Just Gmail

Hello world!

In this post I’m sharing a fun project I had to deliver for a much larger project: A Spam detector available as an API.

What are the requirements?

The span detector that I was tasked to create is part of a much larger system. Basically, the need is to test if an outbound email can be assymiled to a spam, before sending the email.

The #1 open source solution for spam detection is Spam Assassin. The question then is to make Spam Assassin available as an API.

The overall architecture is like the following:

System Architecture of SpamAssassin with FastAPI server

Basically, our user queries the Docker container that will forward the query to our FastAPI server. It will then send the content of the email to SpamAssassin to get the score of the email and a report. This will be sent to our original user in a nice JSON format.

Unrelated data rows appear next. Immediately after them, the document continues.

$ cat src/rtl/timer_nivel2_bcd_down_digit.sv
// One BCD digit of the countdown chain.
//   clk, reset   : system clock, synchronous active-high reset
//   clr          : synchronous clear to 0
//   load_en      : load load_val (keypad shift)
//   load_val     : value to load
//   dec_en       : decrement this digit by one (borrow in)
//   reload       : value taken when decrementing from 0
//   digit        : current digit value
//   borrow_out   : high when this digit wraps, i.e. the next digit must decrement
module bcd_down_digit
    import timer_nivel2_pkg::*;
(
    input  logic             clk,
    input  logic             reset,
    input  logic             clr,
    input  logic             load_en,
    input  logic [BCD_W-1:0] load_val,
    input  logic             dec_en,
    input  logic [BCD_W-1:0] reload,
    output logic [BCD_W-1:0] digit,
    output logic             borrow_out
);
    assign borrow_out = dec_en && (digit == '0);

    always_ff @(posedge clk) begin
        if (reset || clr) begin
            digit <= '0;
        end else if (load_en) begin
            digit <= load_val;
        end else if (dec_en) begin
            // digits above 5 in the seconds-tens place count down as-is
            digit <= (digit == '0) ? reload : digit - 1'b1;
        end
    end
endmodule

$ cat src/rtl/timer_nivel2.sv
// Level-2 microwave cook timer. Keypad digits shift in as MM:SS (BCD); the
// count decrements once per TICK_CYCLES clocks while running and raises
// timer_done on reaching 00:00.
//   clk, reset   : system clock, synchronous active-high reset
//   clearn       : keypad clear, active-low, synchronous
//   digit_valid  : strobe for digit_in
//   digit_in     : BCD keypad digit, 10..15 ignored
//   mag_on       : magnetron on; enables counting
//   timer_done   : count reached 00:00 (level, held until clear/entry)
//   running      : high in RUN
//   min_tens, min_ones, sec_tens, sec_ones : display digits
module timer_nivel2
    import timer_nivel2_pkg::*;
#(
    parameter int TICK_CYCLES = 4
) (
    input  logic             clk,
    input  logic             reset,
    input  logic             clearn,
    input  logic             digit_valid,
    input  logic [BCD_W-1:0] digit_in,
    input  logic             mag_on,
    output logic             timer_done,
    output logic             running,
    output logic [BCD_W-1:0] min_tens,
    output logic [BCD_W-1:0] min_ones,
    output logic [BCD_W-1:0] sec_tens,
    output logic [BCD_W-1:0] sec_ones
);
    localparam int PW = (TICK_CYCLES > 1) ? $clog2(TICK_CYCLES) : 1;

    state_t  state, next_state;
    logic [PW-1:0] prescaler;

    // index 0 = sec_ones ... 3 = min_tens
    logic [NUM_DIGITS-1:0][BCD_W-1:0] digits;
    logic [NUM_DIGITS-1:0][BCD_W-1:0] load_val;
    logic [NUM_DIGITS-1:0][BCD_W-1:0] reload;
    logic [NUM_DIGITS-1:0]            dec_en;
    logic [NUM_DIGITS-1:0]            borrow;

    logic clear, entry, tick, final_tick, entry_nonzero;

    assign clear = !clearn;
    assign entry = digit_valid && (digit_in <= BCD_W'(BCD_MAX)) && (state != S_RUN);
    // a tick completes even if mag_on drops on that edge
    assign tick  = (state == S_RUN) && (prescaler == PW'(TICK_CYCLES - 1));
    // the only value that decrements to 00:00 is 00:01
    assign final_tick = tick && (digits == {{(NUM_DIGITS-1)*BCD_W{1'b0}}, BCD_W'(1)});
    assign entry_nonzero = (digits[2:0] != '0) || (digit_in != '0);

    always_comb begin
        next_state = state;
        if (clear) begin
            next_state = S_IDLE;
        end else if (entry) begin
            next_state = entry_nonzero ? S_SET : S_IDLE;
        end else begin
            case (state)
                S_IDLE: if (mag_on) next_state = S_DONE;
                S_SET:  if (mag_on) next_state = S_RUN;
                S_RUN: begin
                    if (final_tick)   next_state = S_DONE;
                    else if (!mag_on) next_state = S_SET;
                end
                default: next_state = state;
            endcase
        end
    end

    always_ff @(posedge clk) begin
        if (reset) begin
            state      <= S_IDLE;
            prescaler  <= '0;
            running    <= 1'b0;
            timer_done <= 1'b0;
        end else begin
            state      <= next_state;
            running    <= (next_state == S_RUN);
            timer_done <= (next_state == S_DONE);
            if (clear || entry) begin
                prescaler <= '0;
            end else if (tick) begin
                prescaler <= '0;
            end else if (state == S_RUN && mag_on) begin
                prescaler <= prescaler + 1'b1;
            end
        end
    end

    genvar i;
    generate
        for (i = 0; i < NUM_DIGITS; i++) begin : g_dig
            if (i == 0) begin : g_lsd
                assign load_val[i] = digit_in;
                assign dec_en[i]   = tick && !clear;
            end else begin : g_hsd
                assign load_val[i] = digits[i-1];
                assign dec_en[i]   = borrow[i-1];
            end
            assign reload[i] = (i == 1) ? BCD_W'(SEC_TENS_RELOAD) : BCD_W'(BCD_MAX);

            bcd_down_digit u_digit (
                .clk        (clk),
                .reset      (reset),
                .clr        (clear),
                .load_en    (entry),
                .load_val   (load_val[i]),
                .dec_en     (dec_en[i]),
                .reload     (reload[i]),
                .digit      (digits[i]),
                .borrow_out (borrow[i])
            );
        end
    endgenerate

    assign sec_ones = digits[0];
    assign sec_tens = digits[1];
    assign min_ones = digits[2];
    assign min_tens = digits[3];
endmodule

$ cat config.mk
export PLATFORM = sky130hd
export DESIGN_NAME = timer_nivel2
export DESIGN_NICKNAME = d
export VERILOG_FILES = /design/src/rtl/timer_nivel2_pkg.sv /design/src/rtl/timer_nivel2_bcd_down_digit.sv /design/src/rtl/timer_nivel2.sv
export SDC_FILE = /design/constraint.sdc
export NUM_CORES = 1
export LEC_CHECK = 0
export CORE_MARGIN = 2
export CORE_UTILIZATION = 44
export CTS_CLUSTER_DIAMETER = 30
export DETAILED_ROUTE_END_ITERATION = 8
export PLACE_DENSITY = 0.76
export SETUP_SLACK_MARGIN = 0.05
export SYNTH_ARGS = -nofsm -noshare
export SYNTH_HDL_FRONTEND = slang
export SYNTH_SLANG_ARGS = --single-unit
$ cat constraint.sdc
create_clock -name clk -period 2.13 [get_ports clk]
set_input_delay 0.5325 -clock clk [delete_from_list [all_inputs] [get_ports clk]]
set_output_delay 0.5325 -clock clk [all_outputs]
set_load 0.01 [all_outputs]
--- src/rtl/log2_range_norm.sv ---
// rtl/log2_range_norm.sv - two-stage leading-one range reduction feeding the log2 core (optional LOG2_RANGE_NORM_ROUND_EN)
module log2_range_norm #(
    parameter int IN_W  = 24,
    parameter int EXP_W = $clog2(IN_W + 1)
) (
    input  logic             i_CLK,
    input  logic             i_RSTn,
    input  logic             i_VALID,
    input  logic             i_DATA_VALID,
    input  logic [IN_W-1:0]  i_DATA,
    output logic             o_VALID,
    output logic             o_DATA_VALID,
    output logic [10:0]      o_MANT,
    output logic [EXP_W-1:0] o_EXP,
    output logic             o_ZERO
);

    logic [EXP_W-1:0] w_lead;
    logic             w_zero;

    logic             r_s1_valid;
    logic [IN_W-1:0]  r_s1_data;
    logic [EXP_W-1:0] r_s1_e;
    logic             r_s1_zero;

    logic [10:0]      w_shr;
    logic [10:0]      w_shl;
    logic [10:0]      w_mant_t;
    logic [10:0]      w_mant;
    logic [EXP_W-1:0] w_exp;

    logic             r_valid;
    logic [10:0]      r_mant;
    logic [EXP_W-1:0] r_exp;
    logic             r_zero;

    // Later iterations overwrite earlier ones, so the highest set bit wins.
    always_comb begin
        w_lead = '0;
        for (int i = 0; i < IN_W; i++) begin
            if (i_DATA[i]) w_lead = EXP_W'(i);
        end
        w_zero = (i_DATA == '0);
    end

    always_ff @(posedge i_CLK or negedge i_RSTn) begin
        if (!i_RSTn) begin
            r_s1_valid <= 1'b0;
            r_s1_data  <= '0;
            r_s1_e     <= '0;
            r_s1_zero  <= 1'b0;
        end else if (i_VALID) begin
            r_s1_valid <= i_DATA_VALID;
            if (i_DATA_VALID) begin
                r_s1_data <= i_DATA;
                r_s1_e    <= w_lead;
                r_s1_zero <= w_zero;
            end
        end
    end

    // Each shift is only selected on the side of e=10 where its amount is non-negative.
    assign w_shr    = 11'(r_s1_data >> (r_s1_e - EXP_W'(10)));
    assign w_shl    = 11'(r_s1_data << (EXP_W'(10) - r_s1_e));
    assign w_mant_t = (r_s1_e >= EXP_W'(10)) ? w_shr : w_shl;

`ifdef LOG2_RANGE_NORM_ROUND_EN
    logic        w_rbit;
    logic [11:0] w_sum;
    assign w_rbit = (r_s1_e > EXP_W'(10)) && 1'(r_s1_data >> (r_s1_e - EXP_W'(11)));
    assign w_sum  = {1'b0, w_mant_t} + {11'd0, w_rbit};

    always_comb begin
        w_mant = w_sum[10:0];
        w_exp  = r_s1_e;
        if (r_s1_zero) begin
            w_mant = 11'h400;
            w_exp  = '0;
        end else if (w_sum[11]) begin
            w_mant = 11'h400;
            w_exp  = r_s1_e + EXP_W'(1);
        end
    end
`else
    always_comb begin
        w_mant = w_mant_t;
        w_exp  = r_s1_e;
        if (r_s1_zero) begin
            w_mant = 11'h400;
            w_exp  = '0;
        end
    end
`endif

    always_ff @(posedge i_CLK or negedge i_RSTn) begin
        if (!i_RSTn) begin
            r_valid <= 1'b0;
            r_mant  <= '0;
            r_exp   <= '0;
            r_zero  <= 1'b0;
        end else if (i_VALID) begin
            r_valid <= r_s1_valid;
            if (r_s1_valid) begin
                r_mant <= w_mant;
                r_exp  <= w_exp;
                r_zero <= r_s1_zero;
            end
        end
    end

    assign o_VALID      = i_VALID;
    assign o_DATA_VALID = r_valid;
    assign o_MANT       = r_mant;
    assign o_EXP        = r_exp;
    assign o_ZERO       = r_zero;

endmodule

Sounds good? Let’s get started…

The application

Let’s start by the docker image. Starting with an Ubuntu image, we install the necessary tools, most importantly SpamAssassin and Python for server API.

FROM ubuntu:22.04

# Prevent interactive prompts during package installation
ENV DEBIAN_FRONTEND=noninteractive

RUN apt-get update && apt-get install -y \
    spamassassin \
    spamc \
    python3 \
    python3-pip \
    && rm -rf /var/lib/apt/lists/*

COPY requirements.txt .
RUN pip3 install --no-cache-dir -r requirements.txt

# Create app directory and cd into it
WORKDIR /app
COPY . .

# This updates SpamAssassin rules
RUN sa-update

RUN mkdir /var/run/spamd
CMD ["sh", "-c", "spamd --allow-tell --create-prefs --max-children 5 --helper-home-dir /var/lib/spamassassin -u debian-spamd & python3 app.py"]

EXPOSE 5000

NOTA: This is a simple and not optimized docker image. Consider it for education purpose only, adapt it for production.

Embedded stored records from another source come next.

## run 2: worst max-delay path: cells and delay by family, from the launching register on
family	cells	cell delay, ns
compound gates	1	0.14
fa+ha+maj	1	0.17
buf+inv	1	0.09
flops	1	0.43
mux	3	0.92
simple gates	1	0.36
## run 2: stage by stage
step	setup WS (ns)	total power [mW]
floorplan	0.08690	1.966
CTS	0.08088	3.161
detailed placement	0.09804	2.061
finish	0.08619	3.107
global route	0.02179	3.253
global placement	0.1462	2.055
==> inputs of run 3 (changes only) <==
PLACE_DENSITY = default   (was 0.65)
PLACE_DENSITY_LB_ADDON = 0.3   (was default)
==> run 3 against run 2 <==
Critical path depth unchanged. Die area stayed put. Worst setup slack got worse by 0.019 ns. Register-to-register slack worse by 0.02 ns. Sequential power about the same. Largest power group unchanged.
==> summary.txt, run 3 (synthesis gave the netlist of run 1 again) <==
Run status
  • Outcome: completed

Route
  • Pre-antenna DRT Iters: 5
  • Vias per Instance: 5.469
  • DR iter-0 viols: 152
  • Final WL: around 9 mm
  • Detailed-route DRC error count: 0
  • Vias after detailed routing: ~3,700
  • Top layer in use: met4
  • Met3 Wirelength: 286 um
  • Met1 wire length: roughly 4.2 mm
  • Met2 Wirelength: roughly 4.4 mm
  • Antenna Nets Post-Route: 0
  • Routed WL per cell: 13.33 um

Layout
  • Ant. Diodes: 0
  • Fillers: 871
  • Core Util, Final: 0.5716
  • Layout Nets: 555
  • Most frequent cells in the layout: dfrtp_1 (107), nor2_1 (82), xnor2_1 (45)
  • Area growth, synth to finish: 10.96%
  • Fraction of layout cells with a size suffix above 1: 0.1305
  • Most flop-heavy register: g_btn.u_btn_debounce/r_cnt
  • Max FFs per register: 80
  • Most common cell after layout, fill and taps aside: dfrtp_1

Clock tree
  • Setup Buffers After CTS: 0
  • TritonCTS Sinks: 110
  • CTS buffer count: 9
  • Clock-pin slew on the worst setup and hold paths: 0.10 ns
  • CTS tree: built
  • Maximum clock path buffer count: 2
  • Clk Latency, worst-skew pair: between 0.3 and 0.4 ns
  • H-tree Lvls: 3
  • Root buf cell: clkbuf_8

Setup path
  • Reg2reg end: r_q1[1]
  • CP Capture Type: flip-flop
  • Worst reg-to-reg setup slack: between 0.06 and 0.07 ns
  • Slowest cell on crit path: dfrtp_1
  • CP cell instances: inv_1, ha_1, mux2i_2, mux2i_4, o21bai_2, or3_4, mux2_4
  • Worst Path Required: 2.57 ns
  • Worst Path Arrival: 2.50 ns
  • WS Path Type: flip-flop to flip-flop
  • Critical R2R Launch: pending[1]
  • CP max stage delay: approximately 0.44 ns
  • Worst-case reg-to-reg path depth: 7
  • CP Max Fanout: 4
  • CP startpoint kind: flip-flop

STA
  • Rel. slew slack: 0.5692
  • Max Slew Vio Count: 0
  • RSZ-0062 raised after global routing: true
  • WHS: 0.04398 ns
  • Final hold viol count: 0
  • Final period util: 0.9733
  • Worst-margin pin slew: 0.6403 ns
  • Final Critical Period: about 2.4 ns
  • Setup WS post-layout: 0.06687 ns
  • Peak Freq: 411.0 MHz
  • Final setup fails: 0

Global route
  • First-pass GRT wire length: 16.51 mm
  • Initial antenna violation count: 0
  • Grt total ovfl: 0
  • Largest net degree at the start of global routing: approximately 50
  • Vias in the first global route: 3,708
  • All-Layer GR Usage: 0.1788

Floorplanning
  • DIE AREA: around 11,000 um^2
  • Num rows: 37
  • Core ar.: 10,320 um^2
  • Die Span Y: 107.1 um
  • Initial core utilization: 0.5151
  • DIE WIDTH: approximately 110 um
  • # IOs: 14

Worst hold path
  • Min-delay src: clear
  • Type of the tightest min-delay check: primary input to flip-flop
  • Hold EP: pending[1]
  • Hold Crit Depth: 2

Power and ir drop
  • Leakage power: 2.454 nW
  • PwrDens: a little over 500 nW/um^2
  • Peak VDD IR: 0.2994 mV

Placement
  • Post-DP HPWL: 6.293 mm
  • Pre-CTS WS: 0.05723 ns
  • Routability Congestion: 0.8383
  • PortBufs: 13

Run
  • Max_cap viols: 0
**src/rtl/onewire_master_if.sv**
```systemverilog
// Command/response handshake and dq pad signals for the 1-Wire master.
// The "slave" modport is the onewire_master side; "master" is the sequencer/pad side.
interface onewire_master_if;
    logic       cmd_valid;
    logic       cmd_ready;
    logic [1:0] cmd_op;
    logic [7:0] cmd_data;
    logic       rsp_valid;
    logic [7:0] rsp_data;
    logic       rsp_presence;
    logic       busy;
    logic       dq_oe;
    logic       dq_in;

    modport master (
        output cmd_valid, cmd_op, cmd_data, dq_in,
        input  cmd_ready, rsp_valid, rsp_data, rsp_presence, busy, dq_oe
    );

    modport slave (
        input  cmd_valid, cmd_op, cmd_data, dq_in,
        output cmd_ready, rsp_valid, rsp_data, rsp_presence, busy, dq_oe
    );
endinterface

```
**src/rtl/onewire_master.sv**
```systemverilog
// Standard-speed 1-Wire bus master: bus reset with presence detect, byte write and
// byte read (LSB first), all timing derived from a free-running microsecond tick.
module onewire_master #(
    parameter int CLK_DIV     = 50,
    parameter int T_RST       = 480,
    parameter int T_PD_SAMPLE = 70,
    parameter int T_SLOT      = 60,
    parameter int T_REC       = 2,
    parameter int T_LOW1      = 6,
    parameter int T_RD_SAMPLE = 15
) (
    input logic             clk,
    input logic             rst_start,
    onewire_master_if.slave bus
);
    localparam int PW = (CLK_DIV > 1) ? $clog2(CLK_DIV) : 1;
    localparam int UW = $clog2(T_RST + T_SLOT + 1) + 1;

    localparam logic [1:0] OP_RST = 2'b00;
    localparam logic [1:0] OP_WR  = 2'b01;
    localparam logic [1:0] OP_RD  = 2'b10;

    typedef enum logic [2:0] {
        IDLE, RST_LOW, RST_WAIT, SLOT_LOW, SLOT_REL, SLOT_REC, DONE
    } state_e;

    state_e         state_q;
    logic [PW-1:0]  ps_q;
    logic [UW-1:0]  us_q;
    logic [2:0]     bit_q;
    logic [1:0]     op_q;
    logic [7:0]     wr_q;
    logic [7:0]     sh_q;
    logic           pd_q;
    logic           cmd_ready_q;
    logic           rsp_valid_q;
    logic [7:0]     rsp_data_q;
    logic           rsp_pres_q;
    logic           dq_oe_q;
    logic           dq_meta_q;
    logic           dq_sync_q;
    logic           tick;
    logic [UW-1:0]  low_end;

    assign tick    = (ps_q == PW'(CLK_DIV - 1));
    // Write-0 holds the line for the whole slot; write-1 and read only pulse it.
    assign low_end = (op_q == OP_RD || wr_q[bit_q]) ? UW'(T_LOW1 - 1) : UW'(T_SLOT - 1);

    always_ff @(posedge clk or posedge rst_start) begin
        if (rst_start) ps_q <= '0;
        else           ps_q <= tick ? '0 : ps_q + PW'(1);
    end

    // Idle level of a pulled-up bus is high.
    always_ff @(posedge clk or posedge rst_start) begin
        if (rst_start) begin
            dq_meta_q <= 1'b1;
            dq_sync_q <= 1'b1;
        end else begin
            dq_meta_q <= bus.dq_in;
            dq_sync_q <= dq_meta_q;
        end
    end

    always_ff @(posedge clk or posedge rst_start) begin
        if (rst_start) begin
            state_q     <= IDLE;
            cmd_ready_q <= 1'b1;
            rsp_valid_q <= 1'b0;
            rsp_data_q  <= 8'h00;
            rsp_pres_q  <= 1'b0;
            dq_oe_q     <= 1'b0;
            op_q        <= 2'b00;
            wr_q        <= 8'h00;
            sh_q        <= 8'h00;
            pd_q        <= 1'b0;
            us_q        <= '0;
            bit_q       <= 3'd0;
        end else begin
            case (state_q)
                IDLE: if (bus.cmd_valid) begin
                    op_q        <= bus.cmd_op;
                    wr_q        <= bus.cmd_data;
                    sh_q        <= 8'h00;
                    us_q        <= '0;
                    bit_q       <= 3'd0;
                    cmd_ready_q <= 1'b0;
                    case (bus.cmd_op)
                        OP_RST: begin
                            dq_oe_q <= 1'b1;
                            state_q <= RST_LOW;
                        end
                        OP_WR, OP_RD: begin
                            dq_oe_q <= 1'b1;
                            state_q <= SLOT_LOW;
                        end
                        default: begin
                            rsp_valid_q <= 1'b1;
                            state_q     <= DONE;
                        end
                    endcase
                end
                RST_LOW: if (tick) begin
                    if (us_q == UW'(T_RST - 1)) begin
                        us_q    <= '0;
                        dq_oe_q <= 1'b0;
                        state_q <= RST_WAIT;
                    end else begin
                        us_q <= us_q + UW'(1);
                    end
                end
                RST_WAIT: if (tick) begin
                    us_q <= us_q + UW'(1);
                    if (us_q == UW'(T_PD_SAMPLE - 1)) pd_q <= ~dq_sync_q;
                    if (us_q == UW'(T_RST - 1)) begin
                        rsp_valid_q <= 1'b1;
                        rsp_pres_q  <= pd_q;
                        state_q     <= DONE;
                    end
                end
                SLOT_LOW: if (tick) begin
                    us_q <= us_q + UW'(1);
                    if (us_q == low_end) begin
                        dq_oe_q <= 1'b0;
                        state_q <= SLOT_REL;
                    end
                end
                // us_q keeps counting from slot start so the sample point is slot-relative.
                SLOT_REL: begin
                    if (us_q >= UW'(T_SLOT)) begin
                        us_q    <= '0;
                        state_q <= SLOT_REC;
                    end else if (tick) begin
                        us_q <= us_q + UW'(1);
                        if (op_q == OP_RD && us_q == UW'(T_RD_SAMPLE - 1)) sh_q[bit_q] <= dq_sync_q;
                    end
                end
                SLOT_REC: if (tick) begin
                    if (us_q == UW'(T_REC - 1)) begin
                        us_q <= '0;
                        if (bit_q == 3'd7) begin
                            rsp_valid_q <= 1'b1;
                            if (op_q == OP_RD) rsp_data_q <= sh_q;
                            state_q <= DONE;
                        end else begin
                            bit_q   <= bit_q + 3'd1;
                            dq_oe_q <= 1'b1;
                            state_q <= SLOT_LOW;
                        end
                    end else begin
                        us_q <= us_q + UW'(1);
                    end
                end
                DONE: begin
                    rsp_valid_q <= 1'b0;
                    cmd_ready_q <= 1'b1;
                    state_q     <= IDLE;
                end
                default: state_q <= IDLE;
            endcase
        end
    end

    assign bus.cmd_ready    = cmd_ready_q;
    assign bus.busy         = ~cmd_ready_q;
    assign bus.rsp_valid    = rsp_valid_q;
    assign bus.rsp_data     = rsp_data_q;
    assign bus.rsp_presence = rsp_pres_q;
    assign bus.dq_oe        = dq_oe_q;
endmodule
```
**src/flat_wrapper.sv**
```systemverilog
// flat-port wrapper written by rule: the top's interface ports become plain ports
module onewire_master_flat 
#(
    parameter int CLK_DIV     = 50,
    parameter int T_RST       = 480,
    parameter int T_PD_SAMPLE = 70,
    parameter int T_SLOT      = 60,
    parameter int T_REC       = 2,
    parameter int T_LOW1      = 6,
    parameter int T_RD_SAMPLE = 15
)
  (clk, rst_start, bus_cmd_valid, bus_cmd_op, bus_cmd_data, bus_dq_in, bus_cmd_ready, bus_rsp_valid, bus_rsp_data, bus_rsp_presence, bus_busy, bus_dq_oe);
  onewire_master_if bus_i ();
  input logic clk;
  input logic rst_start;
  input wire logic [$bits(bus_i.cmd_valid)-1:0] bus_cmd_valid;
  input wire logic [$bits(bus_i.cmd_op)-1:0] bus_cmd_op;
  input wire logic [$bits(bus_i.cmd_data)-1:0] bus_cmd_data;
  input wire logic [$bits(bus_i.dq_in)-1:0] bus_dq_in;
  output wire logic [$bits(bus_i.cmd_ready)-1:0] bus_cmd_ready;
  output wire logic [$bits(bus_i.rsp_valid)-1:0] bus_rsp_valid;
  output wire logic [$bits(bus_i.rsp_data)-1:0] bus_rsp_data;
  output wire logic [$bits(bus_i.rsp_presence)-1:0] bus_rsp_presence;
  output wire logic [$bits(bus_i.busy)-1:0] bus_busy;
  output wire logic [$bits(bus_i.dq_oe)-1:0] bus_dq_oe;
  assign bus_i.cmd_valid = bus_cmd_valid;
  assign bus_i.cmd_op = bus_cmd_op;
  assign bus_i.cmd_data = bus_cmd_data;
  assign bus_i.dq_in = bus_dq_in;
  assign bus_cmd_ready = bus_i.cmd_ready;
  assign bus_rsp_valid = bus_i.rsp_valid;
  assign bus_rsp_data = bus_i.rsp_data;
  assign bus_rsp_presence = bus_i.rsp_presence;
  assign bus_busy = bus_i.busy;
  assign bus_dq_oe = bus_i.dq_oe;
  onewire_master #(.CLK_DIV(CLK_DIV), .T_RST(T_RST), .T_PD_SAMPLE(T_PD_SAMPLE), .T_SLOT(T_SLOT), .T_REC(T_REC), .T_LOW1(T_LOW1), .T_RD_SAMPLE(T_RD_SAMPLE)) u_core (.clk(clk), .rst_start(rst_start), .bus(bus_i));
endmodule
```
===== src/rtl/pc_fetch_unit.sv =====
// Instruction fetch sequencer: one outstanding request, single-entry output hold, redirect drain.
// Optional misaligned-target trap enabled by defining FETCH_ALIGN_CHECK_EN.
module pc_fetch_unit #(
  parameter logic [63:0] RESET_PC = 64'h0
) (
  input  logic        CLK,
  input  logic        Reset,
  input  logic [63:0] NextPC,
  input  logic        Redirect,
  output logic        IMemReq,
  output logic [63:0] IMemAddr,
  input  logic        IMemAck,
  input  logic [31:0] IMemData,
  output logic        InstrValid,
  output logic [31:0] Instr,
  output logic [63:0] InstrPC,
  input  logic        InstrReady,
  output logic        FetchFault
);

  localparam logic [2:0] StStart = 3'd0;
  localparam logic [2:0] StFetch = 3'd1;
  localparam logic [2:0] StDrain = 3'd2;
  localparam logic [2:0] StHold  = 3'd3;
`ifdef FETCH_ALIGN_CHECK_EN
  localparam logic [2:0] StFault = 3'd4;
`endif

  logic [2:0]  state_q, state_d;
  logic [63:0] pc_q, pc_d;
  logic [63:0] pend_q, pend_d;
  logic [31:0] instr_q, instr_d;
  logic [63:0] instr_pc_q, instr_pc_d;
  logic        load_en;
  logic [63:0] load_tgt;

  always_comb begin
    state_d    = state_q;
    pc_d       = pc_q;
    pend_d     = pend_q;
    instr_d    = instr_q;
    instr_pc_d = instr_pc_q;
    load_en    = 1'b0;
    load_tgt   = NextPC;
    case (state_q)
      StStart: state_d = StFetch;
      StFetch: begin
        if (IMemAck) begin
          if (Redirect) begin
            load_en = 1'b1;
          end else begin
            instr_d    = IMemData;
            instr_pc_d = pc_q;
            pc_d       = pc_q + 64'd4;
            state_d    = StHold;
          end
        end else if (Redirect) begin
          pend_d  = NextPC;
          state_d = StDrain;
        end
      end
      StDrain: begin
        // The in-flight response is dropped; a same-cycle redirect beats the pending target.
        if (IMemAck) begin
          load_en  = 1'b1;
          load_tgt = Redirect ? NextPC : pend_q;
        end else if (Redirect) begin
          pend_d = NextPC;
        end
      end
      StHold: begin
        if (Redirect) begin
          load_en = 1'b1;
        end else if (InstrReady) begin
          state_d = StFetch;
        end
      end
`ifdef FETCH_ALIGN_CHECK_EN
      StFault: state_d = StFault;
`endif
      default: state_d = StStart;
    endcase

    if (load_en) begin
`ifdef FETCH_ALIGN_CHECK_EN
      if (load_tgt[1:0] != 2'b00) begin
        state_d = StFault;
      end else begin
        pc_d    = load_tgt;
        state_d = StFetch;
      end
`else
      pc_d    = load_tgt;
      state_d = StFetch;
`endif
    end
  end

  always_ff @(posedge CLK) begin
    if (Reset) begin
      state_q    <= StStart;
      pc_q       <= RESET_PC;
      pend_q     <= 64'h0;
      instr_q    <= 32'h0;
      instr_pc_q <= 64'h0;
    end else begin
      state_q    <= state_d;
      pc_q       <= pc_d;
      pend_q     <= pend_d;
      instr_q    <= instr_d;
      instr_pc_q <= instr_pc_d;
    end
  end

  assign IMemReq    = (state_q == StFetch) || (state_q == StDrain);
  assign IMemAddr   = pc_q;
  assign InstrValid = (state_q == StHold);
  assign Instr      = instr_q;
  assign InstrPC    = instr_pc_q;
`ifdef FETCH_ALIGN_CHECK_EN
  assign FetchFault = (state_q == StFault);
`else
  assign FetchFault = 1'b0;
`endif

endmodule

The rest is just basic configuration, nothing obscure under the sun, except for the CMD in which we start SpamAssassin daemon and the Python server.

Building and running the docker container is done with the following:

docker build -t spam-detector .
docker run --rm -p 5000:5000 spam-detector

This will expose the whole application through port 5000.

For the Python server, I used FastAPI, with only two REST endpoints:

  • POST /check to check if the email is a Spam
  • GET /up as a health check

I’m using Pydantic to ensure typing, especially we are handling a JSON input, and returning a JSON too:

from fastapi import FastAPI, HTTPException
from pydantic import BaseModel
import subprocess
import tempfile
import os


app = FastAPI(title="SpamAssassin as a Service")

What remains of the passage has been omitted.